This "Save the Walker River Basin" in order to save the Lahontan Cutthroat Trout is just another federal power grab. Give up your water so that we, the BLM, can watch the little fishes do their thing.
The federals say because in the beginning land in the border of the now United States was obtained by three ways; by force, was bought or was ceded to the United States. Therefore, all land is public land including all the water.

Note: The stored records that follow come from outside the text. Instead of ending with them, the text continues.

`src/logic/ctrl_pkg.sv`:
```
package ctrl_pkg;

	typedef enum logic [2:0] {
		fetch,
		decode,
		execute,
		memaccess,
		writeback
	} phase_t;

	typedef enum logic [1:0] {
		pc_4,
		pc_branch,
		pc_jump
	} pc_sel_t;

	typedef enum logic [2:0] {
		src2_rb,
		src2_imm,
		src2_lsw,
		src2_lswi,
		src2_none
	} src2_sel_t;

	typedef enum logic [2:0] {
		imm_5_ze,
		imm_15_se,
		imm_15_ze,
		imm_20_se,
		imm_none
	} imm_sel_t;

	typedef enum logic [1:0] {
		wb_alu,
		wb_imm,
		wb_load,
		wb_none
	} wb_sel_t;

	typedef enum logic [3:0] {
		alu_add,
		alu_sub,
		alu_and,
		alu_or,
		alu_xor,
		alu_srl,
		alu_sll,
		alu_rotr,
		alu_pass
	} alu_op_t;

endpackage

```
`src/logic/isa_pkg.sv`:
```
package isa_pkg;

	typedef logic [31:0] word_t;
	typedef logic [4:0] reg_addr_t;
	typedef logic [5:0] opcode_t;
	typedef logic [4:0] sub_base_t;
	typedef logic [7:0] sub_ls_t;
	typedef logic [1:0] shamt_t;
	typedef logic [19:0] imm_t;
	typedef logic [13:0] br_off_t;
	typedef logic [23:0] jmp_off_t;

	// lsb of each instruction field
	localparam int op_lsb = 25;
	localparam int rt_lsb = 20;
	localparam int ra_lsb = 15;
	localparam int rb_lsb = 10;
	localparam int sv_lsb = 8;
	localparam int sub_lsb = 0;
	localparam int imm_lsb = 0;
	localparam int br_sense_bit = 14;

	// major opcodes
	localparam opcode_t opc_ty_base = 6'b100000;
	localparam opcode_t opc_addi = 6'b101000;
	localparam opcode_t opc_ori = 6'b101100;
	localparam opcode_t opc_xori = 6'b101011;
	localparam opcode_t opc_movi = 6'b100010;
	localparam opcode_t opc_lwi = 6'b000010;
	localparam opcode_t opc_swi = 6'b001010;
	localparam opcode_t opc_ty_ls = 6'b011100;
	localparam opcode_t opc_ty_b = 6'b100110;
	localparam opcode_t opc_jj = 6'b100100;

	// base sub-ops
	localparam sub_base_t sub_add = 5'd0;
	localparam sub_base_t sub_sub = 5'd1;
	localparam sub_base_t sub_and = 5'd2;
	localparam sub_base_t sub_xor = 5'd3;
	localparam sub_base_t sub_or = 5'd4;
	localparam sub_base_t sub_slli = 5'd8;
	localparam sub_base_t sub_srli = 5'd9;
	localparam sub_base_t sub_rotri = 5'd11;

	localparam sub_ls_t ls_lw = 8'h02;
	localparam sub_ls_t ls_sw = 8'h0a;

	localparam logic br_beq = 1'b0;
	localparam logic br_bne = 1'b1;

endpackage

```
`src/logic/control_if.sv`:
```
interface control_if;

	ctrl_pkg::src2_sel_t src2_sel;
	ctrl_pkg::imm_sel_t imm_sel;
	ctrl_pkg::alu_op_t alu_op;
	ctrl_pkg::wb_sel_t wb_sel;
	isa_pkg::reg_addr_t rt;
	isa_pkg::reg_addr_t ra;
	isa_pkg::reg_addr_t rb;
	isa_pkg::shamt_t sv;
	isa_pkg::imm_t imm;
	// already limited to writeback
	logic reg_write;

	modport decoder (
		output src2_sel, imm_sel, alu_op, wb_sel,
		output rt, ra, rb, sv, imm, reg_write
	);

	modport datapath (
		input src2_sel, imm_sel, alu_op, wb_sel,
		input rt, ra, rb, sv, imm, reg_write
	);

endinterface

```
`src/logic/cpu_core.sv`:
```
module cpu_core #(
	parameter int pc_width = 10
) (
	input logic clock,
	input logic reset,
	output logic [pc_width-1:0] instr_addr,
	output logic instr_read,
	input isa_pkg::word_t instr_data,
	output isa_pkg::word_t data_addr,
	output isa_pkg::word_t data_wdata,
	output logic data_read,
	output logic data_write,
	input isa_pkg::word_t data_rdata
);

	ctrl_pkg::phase_t phase;
	ctrl_pkg::pc_sel_t pc_sel;
	isa_pkg::br_off_t branch_offset;
	isa_pkg::jmp_off_t jump_offset;
	logic alu_zero;
	isa_pkg::word_t ra_data;
	isa_pkg::word_t rb_data;
	isa_pkg::word_t rt_data;
	isa_pkg::word_t write_data;

	control_if ctrl_bus ();

	phase_sequencer u_phase (
		.clock (clock),
		.reset (reset),
		.phase (phase)
	);

	instr_decoder #(
		.pc_width (pc_width)
	) u_decoder (
		.clock         (clock),
		.reset         (reset),
		.phase         (phase),
		.instr_data    (instr_data),
		.alu_zero      (alu_zero),
		.ctrl          (ctrl_bus.decoder),
		.pc_sel        (pc_sel),
		.branch_offset (branch_offset),
		.jump_offset   (jump_offset),
		.data_read     (data_read),
		.data_write    (data_write),
		.instr_read    (instr_read)
	);

	program_counter #(
		.pc_width (pc_width)
	) u_pc (
		.clock         (clock),
		.reset         (reset),
		.phase         (phase),
		.pc_sel        (pc_sel),
		.branch_offset (branch_offset),
		.jump_offset   (jump_offset),
		.pc            (instr_addr)
	);

	register_file u_regs (
		.clock      (clock),
		.reset      (reset),
		.ctrl       (ctrl_bus.datapath),
		.write_data (write_data),
		.ra_data    (ra_data),
		.rb_data    (rb_data),
		.rt_data    (rt_data)
	);

	execute_unit u_exec (
		.clock      (clock),
		.reset      (reset),
		.ctrl       (ctrl_bus.datapath),
		.ra_data    (ra_data),
		.rb_data    (rb_data),
		.rt_data    (rt_data),
		.data_rdata (data_rdata),
		.alu_zero   (alu_zero),
		.data_addr  (data_addr),
		.data_wdata (data_wdata),
		.write_data (write_data)
	);

endmodule

```
`src/logic/execute_unit.sv`:
```
module execute_unit (
	input logic clock,
	input logic reset,
	control_if.datapath ctrl,
	input isa_pkg::word_t ra_data,
	input isa_pkg::word_t rb_data,
	input isa_pkg::word_t rt_data,
	input isa_pkg::word_t data_rdata,
	output logic alu_zero,
	output isa_pkg::word_t data_addr,
	output isa_pkg::word_t data_wdata,
	output isa_pkg::word_t write_data
);

	isa_pkg::word_t ra_q;
	isa_pkg::word_t rb_q;
	isa_pkg::word_t rt_q;
	isa_pkg::word_t imm_ext;
	isa_pkg::word_t imm15_se;
	isa_pkg::word_t op_a;
	isa_pkg::word_t op_b;
	isa_pkg::word_t alu_res;
	isa_pkg::word_t result_q;
	isa_pkg::word_t load_q;
	logic [63:0] rot;

	// operands stay put from decode until the write in writeback
	always_ff @(posedge clock) begin
		ra_q <= ra_data;
		rb_q <= rb_data;
		rt_q <= rt_data;
		result_q <= alu_res;
		load_q <= data_rdata;
	end

	always_ff @(posedge clock or posedge reset) begin
		if (reset) begin
			alu_zero <= 1'b0;
		end else begin
			alu_zero <= (alu_res == '0);
		end
	end

	assign imm15_se = {{17{ctrl.imm[14]}}, ctrl.imm[14:0]};

	always_comb begin
		case (ctrl.imm_sel)
			ctrl_pkg::imm_5_ze: imm_ext = {27'b0, ctrl.imm[14:10]};
			ctrl_pkg::imm_15_se: imm_ext = imm15_se;
			ctrl_pkg::imm_15_ze: imm_ext = {17'b0, ctrl.imm[14:0]};
			ctrl_pkg::imm_20_se: imm_ext = {{12{ctrl.imm[19]}}, ctrl.imm};
			ctrl_pkg::imm_none: imm_ext = '0;
			default: imm_ext = '0;
		endcase
	end

	// branches compare rt against ra
	assign op_a = (ctrl.src2_sel == ctrl_pkg::src2_none) ? rt_q : ra_q;

	always_comb begin
		case (ctrl.src2_sel)
			ctrl_pkg::src2_rb: op_b = rb_q;
			ctrl_pkg::src2_imm: op_b = imm_ext;
			ctrl_pkg::src2_lsw: op_b = rb_q << ctrl.sv;
			ctrl_pkg::src2_lswi: op_b = imm15_se << 2;
			ctrl_pkg::src2_none: op_b = ra_q;
			default: op_b = '0;
		endcase
	end

	assign rot = {op_a, op_a} >> op_b[4:0];

	always_comb begin
		case (ctrl.alu_op)
			ctrl_pkg::alu_add: alu_res = op_a + op_b;
			ctrl_pkg::alu_sub: alu_res = op_a - op_b;
			ctrl_pkg::alu_and: alu_res = op_a & op_b;
			ctrl_pkg::alu_or: alu_res = op_a | op_b;
			ctrl_pkg::alu_xor: alu_res = op_a ^ op_b;
			ctrl_pkg::alu_srl: alu_res = op_a >> op_b[4:0];
			ctrl_pkg::alu_sll: alu_res = op_a << op_b[4:0];
			ctrl_pkg::alu_rotr: alu_res = rot[31:0];
			default: alu_res = op_b;
		endcase
	end

	assign data_addr = result_q;
	assign data_wdata = rt_q;

	always_comb begin
		case (ctrl.wb_sel)
			ctrl_pkg::wb_alu: write_data = result_q;
			ctrl_pkg::wb_imm: write_data = imm_ext;
			ctrl_pkg::wb_load: write_data = load_q;
			ctrl_pkg::wb_none: write_data = '0;
			default: write_data = '0;
		endcase
	end

endmodule

```
`src/logic/instr_decoder.sv`:
```
module instr_decoder #(
	parameter int pc_width = 10
) (
	input logic clock,
	input logic reset,
	input ctrl_pkg::phase_t phase,
	input isa_pkg::word_t instr_data,
	input logic alu_zero,
	control_if.decoder ctrl,
	output ctrl_pkg::pc_sel_t pc_sel,
	output isa_pkg::br_off_t branch_offset,
	output isa_pkg::jmp_off_t jump_offset,
	output logic data_read,
	output logic data_write,
	output logic instr_read
);

	isa_pkg::word_t instr_q;
	isa_pkg::opcode_t opcode;
	isa_pkg::sub_base_t sub_base;
	isa_pkg::sub_ls_t sub_ls;
	logic br_sense;
	logic do_write;
	logic do_read;
	logic do_store;

	if (pc_width < 3 || pc_width > 32) begin : g_pc_width_check
		$error("instr_decoder: pc_width must lie in 3..32");
	end

	always_ff @(posedge clock or posedge reset) begin
		if (reset) begin
			instr_q <= '0;
		end else if (phase == ctrl_pkg::fetch) begin
			instr_q <= instr_data;
		end
	end

	assign opcode = instr_q[isa_pkg::op_lsb +: $bits(isa_pkg::opcode_t)];
	assign sub_base = instr_q[isa_pkg::sub_lsb +: $bits(isa_pkg::sub_base_t)];
	assign sub_ls = instr_q[isa_pkg::sub_lsb +: $bits(isa_pkg::sub_ls_t)];
	assign br_sense = instr_q[isa_pkg::br_sense_bit];

	assign ctrl.rt = instr_q[isa_pkg::rt_lsb +: $bits(isa_pkg::reg_addr_t)];
	assign ctrl.ra = instr_q[isa_pkg::ra_lsb +: $bits(isa_pkg::reg_addr_t)];
	assign ctrl.rb = instr_q[isa_pkg::rb_lsb +: $bits(isa_pkg::reg_addr_t)];
	assign ctrl.sv = instr_q[isa_pkg::sv_lsb +: $bits(isa_pkg::shamt_t)];
	assign ctrl.imm = instr_q[isa_pkg::imm_lsb +: $bits(isa_pkg::imm_t)];
	assign branch_offset = instr_q[isa_pkg::imm_lsb +: $bits(isa_pkg::br_off_t)];
	assign jump_offset = instr_q[isa_pkg::imm_lsb +: $bits(isa_pkg::jmp_off_t)];

	// unknown codes fall through to no write and no access
	always_comb begin
		ctrl.src2_sel = ctrl_pkg::src2_none;
		ctrl.imm_sel = ctrl_pkg::imm_none;
		ctrl.alu_op = ctrl_pkg::alu_pass;
		ctrl.wb_sel = ctrl_pkg::wb_none;
		do_write = 1'b0;
		do_read = 1'b0;
		do_store = 1'b0;
		case (opcode)
			isa_pkg::opc_ty_base: begin
				ctrl.src2_sel = ctrl_pkg::src2_rb;
				ctrl.wb_sel = ctrl_pkg::wb_alu;
				do_write = 1'b1;
				case (sub_base)
					isa_pkg::sub_add: ctrl.alu_op = ctrl_pkg::alu_add;
					isa_pkg::sub_sub: ctrl.alu_op = ctrl_pkg::alu_sub;
					isa_pkg::sub_and: ctrl.alu_op = ctrl_pkg::alu_and;
					isa_pkg::sub_xor: ctrl.alu_op = ctrl_pkg::alu_xor;
					isa_pkg::sub_or: ctrl.alu_op = ctrl_pkg::alu_or;
					isa_pkg::sub_slli: ctrl.alu_op = ctrl_pkg::alu_sll;
					isa_pkg::sub_srli: ctrl.alu_op = ctrl_pkg::alu_srl;
					isa_pkg::sub_rotri: ctrl.alu_op = ctrl_pkg::alu_rotr;
					default: begin
						ctrl.wb_sel = ctrl_pkg::wb_none;
						do_write = 1'b0;
					end
				endcase
				// shift amount comes from the immediate
				if (sub_base inside {isa_pkg::sub_slli, isa_pkg::sub_srli, isa_pkg::sub_rotri}) begin
					ctrl.src2_sel = ctrl_pkg::src2_imm;
					ctrl.imm_sel = ctrl_pkg::imm_5_ze;
				end
			end
			isa_pkg::opc_addi, isa_pkg::opc_ori, isa_pkg::opc_xori: begin
				ctrl.src2_sel = ctrl_pkg::src2_imm;
				ctrl.wb_sel = ctrl_pkg::wb_alu;
				do_write = 1'b1;
				if (opcode == isa_pkg::opc_addi) begin
					ctrl.imm_sel = ctrl_pkg::imm_15_se;
					ctrl.alu_op = ctrl_pkg::alu_add;
				end else begin
					ctrl.imm_sel = ctrl_pkg::imm_15_ze;
					ctrl.alu_op = (opcode == isa_pkg::opc_ori) ? ctrl_pkg::alu_or : ctrl_pkg::alu_xor;
				end
			end
			isa_pkg::opc_movi: begin
				ctrl.src2_sel = ctrl_pkg::src2_imm;
				ctrl.imm_sel = ctrl_pkg::imm_20_se;
				ctrl.wb_sel = ctrl_pkg::wb_imm;
				do_write = 1'b1;
			end
			isa_pkg::opc_lwi, isa_pkg::opc_swi: begin
				ctrl.src2_sel = ctrl_pkg::src2_lswi;
				ctrl.alu_op = ctrl_pkg::alu_add;
				do_read = (opcode == isa_pkg::opc_lwi);
				do_store = (opcode == isa_pkg::opc_swi);
			end
			isa_pkg::opc_ty_ls: begin
				ctrl.src2_sel = ctrl_pkg::src2_lsw;
				ctrl.alu_op = ctrl_pkg::alu_add;
				do_read = (sub_ls == isa_pkg::ls_lw);
				do_store = (sub_ls == isa_pkg::ls_sw);
			end
			// compare is rt minus ra
			isa_pkg::opc_ty_b: begin
				ctrl.alu_op = ctrl_pkg::alu_sub;
			end
			default: begin
				ctrl.alu_op = ctrl_pkg::alu_pass;
			end
		endcase
		if (do_read) begin
			ctrl.wb_sel = ctrl_pkg::wb_load;
			do_write = 1'b1;
		end
	end

	always_comb begin
		pc_sel = ctrl_pkg::pc_4;
		if (opcode == isa_pkg::opc_ty_b) begin
			if ((br_sense == isa_pkg::br_beq && alu_zero) ||
					(br_sense == isa_pkg::br_bne && !alu_zero)) begin
				pc_sel = ctrl_pkg::pc_branch;
			end
		end else if (opcode == isa_pkg::opc_jj) begin
			pc_sel = ctrl_pkg::pc_jump;
		end
	end

	assign instr_read = (phase == ctrl_pkg::fetch);
	assign data_read = do_read && (phase == ctrl_pkg::memaccess);
	assign data_write = do_store && (phase == ctrl_pkg::memaccess);
	assign ctrl.reg_write = do_write && (phase == ctrl_pkg::writeback);

endmodule

```
`src/logic/phase_sequencer.sv`:
```
module phase_sequencer (
	input logic clock,
	input logic reset,
	output ctrl_pkg::phase_t phase
);

	ctrl_pkg::phase_t phase_next;

	always_comb begin
		case (phase)
			ctrl_pkg::fetch: begin
				phase_next = ctrl_pkg::decode;
			end
			ctrl_pkg::decode: begin
				phase_next = ctrl_pkg::execute;
			end
			ctrl_pkg::execute: begin
				phase_next = ctrl_pkg::memaccess;
			end
			ctrl_pkg::memaccess: begin
				phase_next = ctrl_pkg::writeback;
			end
			ctrl_pkg::writeback: begin
				phase_next = ctrl_pkg::fetch;
			end
			// stray encoding, restart the instruction
			default: begin
				phase_next = ctrl_pkg::fetch;
			end
		endcase
	end

	always_ff @(posedge clock or posedge reset) begin
		if (reset) begin
			phase <= ctrl_pkg::fetch;
		end else begin
			phase <= phase_next;
		end
	end

endmodule

```
`src/logic/program_counter.sv`:
```
module program_counter #(
	parameter int pc_width = 10
) (
	input logic clock,
	input logic reset,
	input ctrl_pkg::phase_t phase,
	input ctrl_pkg::pc_sel_t pc_sel,
	input isa_pkg::br_off_t branch_offset,
	input isa_pkg::jmp_off_t jump_offset,
	output logic [pc_width-1:0] pc
);

	isa_pkg::word_t branch_step;
	isa_pkg::word_t jump_step;
	isa_pkg::word_t step;

	// offsets count halfwords
	assign branch_step = {{17{branch_offset[13]}}, branch_offset, 1'b0};
	assign jump_step = {{7{jump_offset[23]}}, jump_offset, 1'b0};

	always_comb begin
		case (pc_sel)
			ctrl_pkg::pc_branch: step = branch_step;
			ctrl_pkg::pc_jump: step = jump_step;
			default: step = 32'd4;
		endcase
	end

	// wraps at pc_width
	always_ff @(posedge clock or posedge reset) begin
		if (reset) begin
			pc <= '0;
		end else if (phase == ctrl_pkg::writeback) begin
			pc <= pc + step[pc_width-1:0];
		end
	end

endmodule

```
`src/logic/register_file.sv`:
```
module register_file (
	input logic clock,
	input logic reset,
	control_if.datapath ctrl,
	input isa_pkg::word_t write_data,
	output isa_pkg::word_t ra_data,
	output isa_pkg::word_t rb_data,
	output isa_pkg::word_t rt_data
);

	localparam int num_regs = 2 ** $bits(isa_pkg::reg_addr_t);

	isa_pkg::word_t regs [num_regs];

	always_ff @(posedge clock or posedge reset) begin
		if (reset) begin
			for (int i = 0; i < num_regs; i++) begin
				regs[i] <= '0;
			end
		end else if (ctrl.reg_write) begin
			regs[ctrl.rt] <= write_data;
		end
	end

	assign ra_data = regs[ctrl.ra];
	assign rb_data = regs[ctrl.rb];
	// store data and branch compare
	assign rt_data = regs[ctrl.rt];

endmodule

```
`config.mk`:
```
export PLATFORM = sky130hd
export DESIGN_NAME = cpu_core
export DESIGN_NICKNAME = d
export VERILOG_FILES = /design/src/logic/ctrl_pkg.sv /design/src/logic/isa_pkg.sv /design/src/logic/control_if.sv /design/src/logic/cpu_core.sv /design/src/logic/execute_unit.sv /design/src/logic/instr_decoder.sv /design/src/logic/phase_sequencer.sv /design/src/logic/program_counter.sv /design/src/logic/register_file.sv
export SDC_FILE = /design/constraint.sdc
export NUM_CORES = 2
export LEC_CHECK = 0
export ABC_AREA = 1
export BUFFER_PORTS_ARGS = -buffer_cell sky130_fd_sc_hd__buf_4
export CAP_MARGIN = 10
export CORE_ASPECT_RATIO = 1.25
export CORE_MARGIN = 8
export CORE_UTILIZATION = 42
export DETAILED_ROUTE_END_ITERATION = 12
export PLACE_DENSITY_LB_ADDON = 0.05
export SYNTH_ARGS = -nofsm -noshare
export SYNTH_HDL_FRONTEND = slang
export SYNTH_SLANG_ARGS = --single-unit
export TNS_END_PERCENT = 50
```
`constraint.sdc`:
```
create_clock -name clock -period 84.2 [get_ports clock]
set_input_delay 4.21 -clock clock [delete_from_list [all_inputs] [get_ports clock]]
set_output_delay 4.21 -clock clock [all_outputs]
set_load 0.02 [all_outputs]
```
### After elaboration in Yosys (flattened, before gate mapping)

Index checks and enable logic that the tools add are counted.
W data, S select, Z words.

| storage, ports and cells | value |
|---|---|
| register bits | 1229 |
| bits in latches | 0 |
| memory bits (writable) | 0 |
| ROM bits | 0 |
| input port bits | 66 |
| output and inout port bits | 77 |
| logic and storage cells | 161 |
| memories kept | 0 |

| operators by class | value |
|---|---|
| add/sub/neg operators | 3 |
| $mul | 0 |
| divide/modulo/power cells | 0 |
| magnitude comparators | 4 |
| equal/unequal tests | 42 |
| shifts and indexed selects | 4 |
| mux-type cells | 39 |
| bitwise gates (word level) | 7 |
| reduce and logical (&&, ||, !) cells | 21 |

Operator list:

| operator | number |
|---|---|
| $bwmux W1024 | 1 |
| $bmux W32 S5 | 3 |
| $mux W32 | 8 |
| $pmux W32 S4 | 2 |
| $pmux W32 S8 | 1 |
| $demux W32 S5 | 1 |
| $pmux W32 S5 | 1 |
| $shr A64 B5 Y32 | 1 |
| $eq A6 B6 Y1 const B | 7 |
| $add A32 B32 Y32 | 1 |
| $and A32 B32 Y32 | 1 |
| $logic_not A32 Y1 | 1 |
| $or A32 B32 Y32 | 1 |
| $pmux W4 S8 | 1 |
| $shl A32 B2 Y32 | 1 |
| $shl A32 B5 Y32 | 1 |
| $shr A32 B5 Y32 | 1 |
| $sub A32 B32 Y32 | 1 |
| $xor A32 B32 Y32 | 1 |
| $pmux W3 S4 | 2 |
| $pmux W10 S2 | 1 |
| $eq A3 B2 Y1 const B | 6 |
| $ge A6 B6 Y1 const B | 3 |
| $not A5 Y6 | 3 |
| 39 further kinds | 70 |

### Longest topological paths before layout

| logic depth | value |
|---|---|
| word-level depth | 10 |
| depth in mapped cells | 44 |
| mapped depth without buffers | 41 |

### By module

A second synthesis with hierarchy kept.

| second synthesis, totals | value |
|---|---|
| cell total of the unflattened synthesis | 13712 |
| area, all modules | 85004.0 µm² |

By module, submodules not included:

| module | instances | cells an instance | area an instance (µm²) | seq. area each (µm²) |
|---|---|---|---|---|
| register_file | 1 | 10312 | 65092.4 | 25624.6 |
| execute_unit | 1 | 2935 | 16610.9 | 3228.1 |
| instr_decoder | 1 | 305 | 2220.9 | 775.7 |
| program_counter | 1 | 149 | 974.7 | 225.2 |
| phase_sequencer | 1 | 11 | 105.1 | 75.1 |

### Worst setup path after synthesis

No wires, ideal clock.

| path | value |
|---|---|
| kind | reg-to-output |
| start point | reg u_decoder.instr_q[25] |
| end point | out data_write |
| arrival | 1617 ps |
| required time | 79990 ps |
| slack | 78373 ps |
| stages on the path, launching flop included | 8 |
| path buffers | 2 |
| cells stage by stage | dfrtp_1 -> nor2_2 -> nand3_2 -> buf_4 -> inv_2 -> buf_2 -> nand4_1 -> a21oi_1 |

| between the ends | value |
|---|---|
| word-level cells in the longest chain between the ends | 4 |
| elaborated cells on any way between the ends | 6 |
| classes of those cells | eq/ne (3); mux (1); reduce/logical (2) |

Ends and longest elaborated chain:

| element | RTL line | text |
|---|---|---|
| from (decl) | instr_decoder.sv:18 | `isa_pkg::word_t instr_q;` |
| from (signal assigned) | instr_decoder.sv:35 | `instr_q <= instr_data;` |
| $eq A6 B4 Y1 / $eq A6 B2 Y1 (equally long branches) | instr_decoder.sv:61, instr_decoder.sv:108 |  |
| $reduce_or A2 Y1 | instr_decoder.sv:61 | `case (opcode)` |
| $pmux W1 S2 * | instr_decoder.sv:61 |  |
| $logic_and A1 B1 Y1 * | instr_decoder.sv:144 | `assign data_write = do_store && (phase == ctrl_pkg::memaccess);` |
| to (decl) | cpu_core.sv:12 | `output logic data_write,` |

Every way passes the cells marked *; elsewhere a longest branch is shown, timed or not.

### Worst setup path in the final report

| path | value |
|---|---|
| start point | reg u_decoder.instr_q[25] |
| end point | reg u_exec.alu_zero |

| between the ends | value |
|---|---|
| word-level cells in the longest chain between the ends | 9 |
| elaborated cells on any way between the ends | 49 |
| classes of those cells | add/sub (2); eq/ne (23); shift (3); mux (10); bitwise (3); reduce/logical (8) |

Ends and longest elaborated chain:

| element | RTL line | text |
|---|---|---|
| $eq A6 B6 Y1 (on tied branches) | instr_decoder.sv:61, instr_decoder.sv:90, instr_decoder.sv:95 |  |
| $reduce_or A3 Y1 / $mux W2 (equally long branches) | instr_decoder.sv:61, instr_decoder.sv:90 |  |
| $pmux W3 S3 | instr_decoder.sv:61 |  |
| $eq A3 B2 Y1 (tied with other cells) | execute_unit.sv:47 | `case (ctrl.imm_sel)` |
| $pmux W32 S4 | execute_unit.sv:47 |  |
| $pmux W32 S5 | execute_unit.sv:61 | `case (ctrl.src2_sel)` |
| $sub A32 B32 Y32 (tied with other cells) | execute_unit.sv:76 | `ctrl_pkg::alu_sub: alu_res = op_a - op_b;` |
| $pmux W32 S8 * | execute_unit.sv:74 | `case (ctrl.alu_op)` |
| $logic_not A32 Y1 * | execute_unit.sv:40 | `alu_zero <= (alu_res == '0);` |
| to (signal assigned) | execute_unit.sv:40 |  |
| to (decl) | execute_unit.sv:9 | `output logic alu_zero,` |

Marks and branches as above.
A chain may end at the register's enable or synchronous reset.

The Constitution doesn't agree with this. Article 1, Section 8, Clause 17 states to exercise exclusive legislation in all cases whatsoever, over such district (not exceeding 10 miles square) as may, by cession of the particular state and the acceptance of Congress, become the seat of the government of the United States and to exercise like authority over all places purchased by the consent of the state in which the same shall be for the erection of forts, magazines, arsenals, dock yards and other needful buildings. The above clause makes no mention of the U.S. government owning the public land. There is no public land within the borders of a sovereign state.
The federal government only recognizes the Constitution when it services it causes. You might ask, where are the people elected to represent the people of the state of Nevada? All elected and appointed officials of our federal government take an oath of office before undertaking their constitutional duties. The oath states, "Do you solemnly swear that you will support and defend the Constitution of the United States against all enemies, foreign and domestic; that you will bear true faith and allegiance to the same; that you take this obligation freely, without any mental reservation or purpose of evasion; and that you will and faithfully discharge the duties of the office on which you are about to enter; so help me God." Do you think that they all say, I do? I wonder.
By all means don't let the Constitution, the supreme law of the land, get in the way of the bureaucrats!